Yupeng Zhang: Verifiable Databases and RAM Programs

Friday, February 9, 2018 - 10:30am to 12:00pm
Location: 
Hewlett, G882
Speaker: 
Yupeng Zhang, University of Maryland, College Park
Abstract: The talk covers the following two papers:
 
vSQL: Verifying Arbitrary SQL Queries over Dynamic Outsourced Databases
 
Cloud database systems such as Amazon RDS or Google Cloud SQL enable the outsourcing of a large database to a server who then responds to SQL queries. A natural problem here is to efficiently verify the correctness of responses returned by the (untrusted) server. 
 
In this paper we present vSQL, a novel cryptographic protocol for publicly verifiable SQL queries on dynamic databases. At a high level, our construction relies on two extensions of the CMT interactive-proof protocol [Cormode et al., 2012]: (i) supporting outsourced input via the use of a polynomial-delegation protocol with succinct proofs, and (ii) supporting auxiliary input (i.e., non-deterministic computation) efficiently.
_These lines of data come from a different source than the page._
--- config.mk ---
export PLATFORM = sky130hd
export DESIGN_NAME = i2c_apb_master
export DESIGN_NICKNAME = d
export VERILOG_FILES = /design/src/rtl/i2c_apb_pkg.sv /design/src/rtl/i2c_apb_master.sv
export SDC_FILE = /design/constraint.sdc
export NUM_CORES = 1
export LEC_CHECK = 0
export CAP_MARGIN = 20
export CORE_MARGIN = 8
export CORE_UTILIZATION = 37
export DETAILED_ROUTE_END_ITERATION = 12
export GPL_TIMING_DRIVEN = 0
export PLACE_DENSITY_LB_ADDON = 0.15
export SLEW_MARGIN = 20
export SYNTH_ARGS = -nofsm -noshare
export SYNTH_HDL_FRONTEND = slang
export SYNTH_SLANG_ARGS = --single-unit
export TNS_END_PERCENT = 30
--- constraint.sdc ---
create_clock -name pclk_i -period 2 [get_ports pclk_i]
set_input_delay 0.6 -clock pclk_i [delete_from_list [all_inputs] [get_ports pclk_i]]
set_output_delay 0.6 -clock pclk_i [all_outputs]
set_load 0.03 [all_outputs]
--- src/rtl/i2c_apb_pkg.sv ---
// Shared definitions for the I2C APB requester, register block and benches.
package i2c_apb_pkg;

  // Requester FSM encoding
  typedef enum logic [1:0] {
    ST_IDLE   = 2'd0,
    ST_SETUP  = 2'd1,
    ST_ACCESS = 2'd2
  } apb_state_e;

  // I2C register block offsets
  localparam logic [7:0] REG_PRESC  = 8'h00;
  localparam logic [7:0] REG_CMD    = 8'h01;
  localparam logic [7:0] REG_TX     = 8'h02;
  localparam logic [7:0] REG_RX     = 8'h03;
  localparam logic [7:0] REG_ADDR   = 8'h04;
  localparam logic [7:0] REG_STATUS = 8'h05;

endpackage

--- src/rtl/i2c_apb_master.sv ---
// APB requester: one valid/ready command -> one SETUP+ACCESS transfer -> one
// response pulse. Supports back-to-back transfers and an ACCESS-phase timeout.
module i2c_apb_master
  import i2c_apb_pkg::*;
#(
  parameter int unsigned ADDR_W  = 32,
  parameter int unsigned DATA_W  = 32,
  parameter int unsigned TMO_CYC = 16
) (
  input  logic              pclk_i,
  input  logic              preset_n_i,
  input  logic              req_valid_i,
  output logic              req_ready_o,
  input  logic              req_write_i,
  input  logic [7:0]        req_addr_i,
  input  logic [DATA_W-1:0] req_wdata_i,
  output logic              rsp_valid_o,
  output logic [DATA_W-1:0] rsp_rdata_o,
  output logic              rsp_err_o,
  output logic              busy_o,
  output logic              psel_o,
  output logic              penable_o,
  output logic [ADDR_W-1:0] paddr_o,
  output logic              pwrite_o,
  output logic [DATA_W-1:0] pwdata_o,
  input  logic [DATA_W-1:0] prdata_i,
  input  logic              pready_i
);

  // Last ACCESS cycle index before the transfer is abandoned
  localparam logic [7:0] TMO_LAST = 8'(TMO_CYC - 1);

  apb_state_e        state_q, state_d;
  logic              psel_q, psel_d;
  logic              penable_q, penable_d;
  logic [ADDR_W-1:0] paddr_q, paddr_d;
  logic              pwrite_q, pwrite_d;
  logic [DATA_W-1:0] pwdata_q, pwdata_d;
  logic              rsp_valid_q, rsp_valid_d;
  logic              rsp_err_q, rsp_err_d;
  logic [DATA_W-1:0] rsp_rdata_q, rsp_rdata_d;
  logic [7:0]        tmo_q, tmo_d;

  logic              in_access;
  logic              tmo_hit;
  logic              xfer_done;

  assign in_access = (state_q == ST_ACCESS);
  assign tmo_hit   = in_access && !pready_i && (tmo_q == TMO_LAST);
  assign xfer_done = in_access && (pready_i || tmo_hit);

  // Ready in IDLE, and in the finishing ACCESS cycle so a new command can
  // chain straight into SETUP without an IDLE bubble.
  assign req_ready_o = (state_q == ST_IDLE) || xfer_done;

  // Next-state and registered-output computation
  always_comb begin
    state_d     = state_q;
    psel_d      = psel_q;
    penable_d   = penable_q;
    paddr_d     = paddr_q;
    pwrite_d    = pwrite_q;
    pwdata_d    = pwdata_q;
    rsp_valid_d = 1'b0;
    rsp_err_d   = rsp_err_q;
    rsp_rdata_d = rsp_rdata_q;
    tmo_d       = tmo_q;

    case (state_q)
      ST_IDLE: begin
        if (req_valid_i) begin
          paddr_d   = ADDR_W'(req_addr_i);
          pwdata_d  = req_wdata_i;
          pwrite_d  = req_write_i;
          psel_d    = 1'b1;
          penable_d = 1'b0;
          state_d   = ST_SETUP;
        end
      end
      ST_SETUP: begin
        penable_d = 1'b1;
        tmo_d     = '0;
        state_d   = ST_ACCESS;
      end
      ST_ACCESS: begin
        if (xfer_done) begin
          rsp_valid_d = 1'b1;
          rsp_err_d   = !pready_i;
          // Timed-out reads and all writes report zero data
          rsp_rdata_d = (pready_i && !pwrite_q) ? prdata_i : '0;
          penable_d   = 1'b0;
          tmo_d       = '0;
          if (req_valid_i) begin
            paddr_d  = ADDR_W'(req_addr_i);
            pwdata_d = req_wdata_i;
            pwrite_d = req_write_i;
            state_d  = ST_SETUP;
          end else begin
            psel_d  = 1'b0;
            state_d = ST_IDLE;
          end
        end else begin
          tmo_d = tmo_q + 8'd1;
        end
      end
      default: begin
        psel_d    = 1'b0;
        penable_d = 1'b0;
        tmo_d     = '0;
        state_d   = ST_IDLE;
      end
    endcase
  end

  // State and output registers; async reset aborts any transfer silently
  always_ff @(posedge pclk_i or negedge preset_n_i) begin
    if (!preset_n_i) begin
      state_q     <= ST_IDLE;
      psel_q      <= 1'b0;
      penable_q   <= 1'b0;
      paddr_q     <= '0;
      pwrite_q    <= 1'b0;
      pwdata_q    <= '0;
      rsp_valid_q <= 1'b0;
      rsp_err_q   <= 1'b0;
      rsp_rdata_q <= '0;
      tmo_q       <= '0;
    end else begin
      state_q     <= state_d;
      psel_q      <= psel_d;
      penable_q   <= penable_d;
      paddr_q     <= paddr_d;
      pwrite_q    <= pwrite_d;
      pwdata_q    <= pwdata_d;
      rsp_valid_q <= rsp_valid_d;
      rsp_err_q   <= rsp_err_d;
      rsp_rdata_q <= rsp_rdata_d;
      tmo_q       <= tmo_d;
    end
  end

  assign psel_o      = psel_q;
  assign penable_o   = penable_q;
  assign paddr_o     = paddr_q;
  assign pwrite_o    = pwrite_q;
  assign pwdata_o    = pwdata_q;
  assign rsp_valid_o = rsp_valid_q;
  assign rsp_err_o   = rsp_err_q;
  assign rsp_rdata_o = rsp_rdata_q;
  assign busy_o      = (state_q != ST_IDLE);

endmodule
==> results of run 1 <==
cell type report:
cell class,instances,area (um2)
timing repair buffer,172,1730
inverter,3,16.3
multi-input combinational,209,1370
tap,133,166
clock inverter,4,72.6
sequential,86,2150
clock buffer,11,131
buffer,41,315
fill,842,3770
worst max-delay path, cell delays in order:
cell	delay (ns)
sky130_fd_sc_hd__clkdlybuf4s50_1	0.51
sky130_fd_sc_hd__a21oi_4	0.16
sky130_fd_sc_hd__nand2b_4	0.18
sky130_fd_sc_hd__nand2_8	0.05
sky130_fd_sc_hd__buf_6	0.13
metrics by stage:
step / utilization / total power, mW / setup WS [ns] / TNS [ns]
after detailed placement: 0.572 / 5.12 / -1.10 / -25.36
after global routing: 0.613 / 6.58 / -0.309 / -1.36
after CTS: 0.594 / 6.27 / -0.325 / -0.344
after floorplan: - / 3.87 / -0.0566 / -0.0566
after global placement: 0.570 / 5.06 / -2.89 / -272.25
final: 0.613 / 6.24 / -0.242 / -0.257
flip-flops by register name, indices dropped and copies added (netlist names):
signal,count
rsp_rdata_o,32
state_q,2
psel_o,1
paddr_o,8
pwdata_o,32
pwrite_o,1
rsp_err_o,1
tmo_q,8
rsp_valid_o,1
worst max-delay path by stage:
stage	from	end	cells after the start
after floorplan	tmo_q[0]	req_ready_o	7
after global placement	preset_n_i	paddr_o[3]	1
after detailed placement	pready_i	req_ready_o	6
after CTS	tmo_q[7]	req_ready_o	6
after global routing	tmo_q[0]	req_ready_o	6
final	pready_i	req_ready_o	5
kinds of logic after synthesis:
logic type | Yosys count | synth area share
other | 1 | 0.00101
AO/OA/AOI/OAI | 84 | 0.130
multiplexers | 41 | 0.125
AND/OR/NAND/NOR | 59 | 0.0775
adder cells (fa/ha/maj) | 1 | 0.00339
flip-flops | 86 | 0.582
buffers and inverters | 46 | 0.0809
metal layers:
metal | share of wire | routed length (um) | up-vias | GRT usage
li1 | - | - | 1459 | -
met1 | 0.38 | 4190 | 1484 | 0.175
met2 | 0.51 | 5580 | 108 | 0.268
met3 | 0.085 | 923 | 14 | 0.0511
met4 | 0.018 | 194 | 0 | 0.0726
met5 | 0 | 0 | - | 0
cells in the final DEF, fill, tap and decap left out, types with 3 or more instances in the layout:
cell type                         instances
sky130_fd_sc_hd__a31oi_1                  3
sky130_fd_sc_hd__buf_12                   3
sky130_fd_sc_hd__buf_4                   39
sky130_fd_sc_hd__buf_6                    3
sky130_fd_sc_hd__clkbuf_1                 7
sky130_fd_sc_hd__clkbuf_2                 7
sky130_fd_sc_hd__clkbuf_8                 9
sky130_fd_sc_hd__clkdlybuf4s50_1         77
sky130_fd_sc_hd__conb_1                  24
sky130_fd_sc_hd__dfrtp_1                 84
sky130_fd_sc_hd__dlygate4sd2_1           49
sky130_fd_sc_hd__dlymetal6s2s_1          26
sky130_fd_sc_hd__mux2_2                  39
sky130_fd_sc_hd__nand2_1                 36
sky130_fd_sc_hd__nand3_1                  5
sky130_fd_sc_hd__o21ai_0                 65
what timing repair did:
action,4_1_cts,5_1_grt
gates cloned,0,1
setup endpoints to repair,92,89
setup buffers,8,8
pin swaps,4,5
gates resized for setup,67,50
power by group through the flow:
stage,combinational (mW),clock [mW],sequential (mW)
6_report,2.62,1.30,2.33
5_1_grt,2.80,1.40,2.39
4_1_cts,2.60,1.34,2.34
3_5_place_dp,2.74,0,2.38
3_3_place_gp,2.70,0,2.36
2_1_floorplan,0.687,0,3.18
Compared to previous verifiable-computation systems based on interactive proofs, our construction has verification cost polylogarithmic in the auxiliary input (which for SQL queries can be as large as the database) rather than linear. 
 
In order to evaluate the performance and expressiveness of our scheme, we tested it on SQL queries based on the TPC-H benchmark on a database with 6 x 106 rows and 13 columns. The server overhead in our scheme (which is typically the main bottleneck) is up to 120 x lower than previous approaches based on succinct arguments of knowledge (SNARKs), and moreover we avoid the need for query-dependent pre-processing which is required by optimized SNARK-based schemes. In our construction, the server/client time and the communication cost are comparable to, and sometimes smaller than, those of existing customized solutions which only support specific queries.
 
vRAM: Faster Verifiable RAM With Program-Independent Preprocessing
 
We study the problem of verifiable computation (VC) for RAM programs, where a computationally weak verifier outsources the execution of a program to a powerful (but untrusted) prover. Existing efficient implementations of VC protocols require an expensive preprocessing phase that binds the parties to a single circuit. (While there are schemes that avoid preprocessing entirely, their performance remains significantly worse than constructions with preprocessing.) Thus, a prover and verifier are forced to choose between two approaches: (1) Allow verification of arbitrary RAM programs, at the expense of efficiency, by preprocessing a universal circuit which can handle all possible instructions during each CPU cycle; or (2) Sacrifice expressiveness by preprocessing an efficient circuit which is tailored to the verification of a single specific RAM program. 
 
We present vRAM, a VC system for RAM programs that avoids both the above drawbacks by having a preprocessing phase that is entirely circuit-independent (other than an upper bound on the circuit size). During the proving phase, once the program to be verified and its inputs are chosen, the circuit-independence of our construction allows the parties to use a smaller circuit tailored to verifying the specific program on the chosen inputs, i.e., without needing to encode all possible instructions in each cycle. Moreover, our construction is the first with asymptotically optimal prover overhead; i.e., the work of the prover is a constant multiplicative factor of the time to execute the program. 
 
Our experimental evaluation demonstrates that vRAM reduces the prover's memory consumption by 55-110x and its running time by 9-30x compared to existing schemes with universal preprocessing. This allows us to scale to RAM computations with more than 2 million CPU cycles, a 65x improvement compared to the state of the art. Finally, vRAM has performance comparable to (and sometimes better than) the best existing scheme with program-specific preprocessing despite the fact that the latter can deploy program-specific optimizations (and has to pay a separate preprocessing cost for every new program).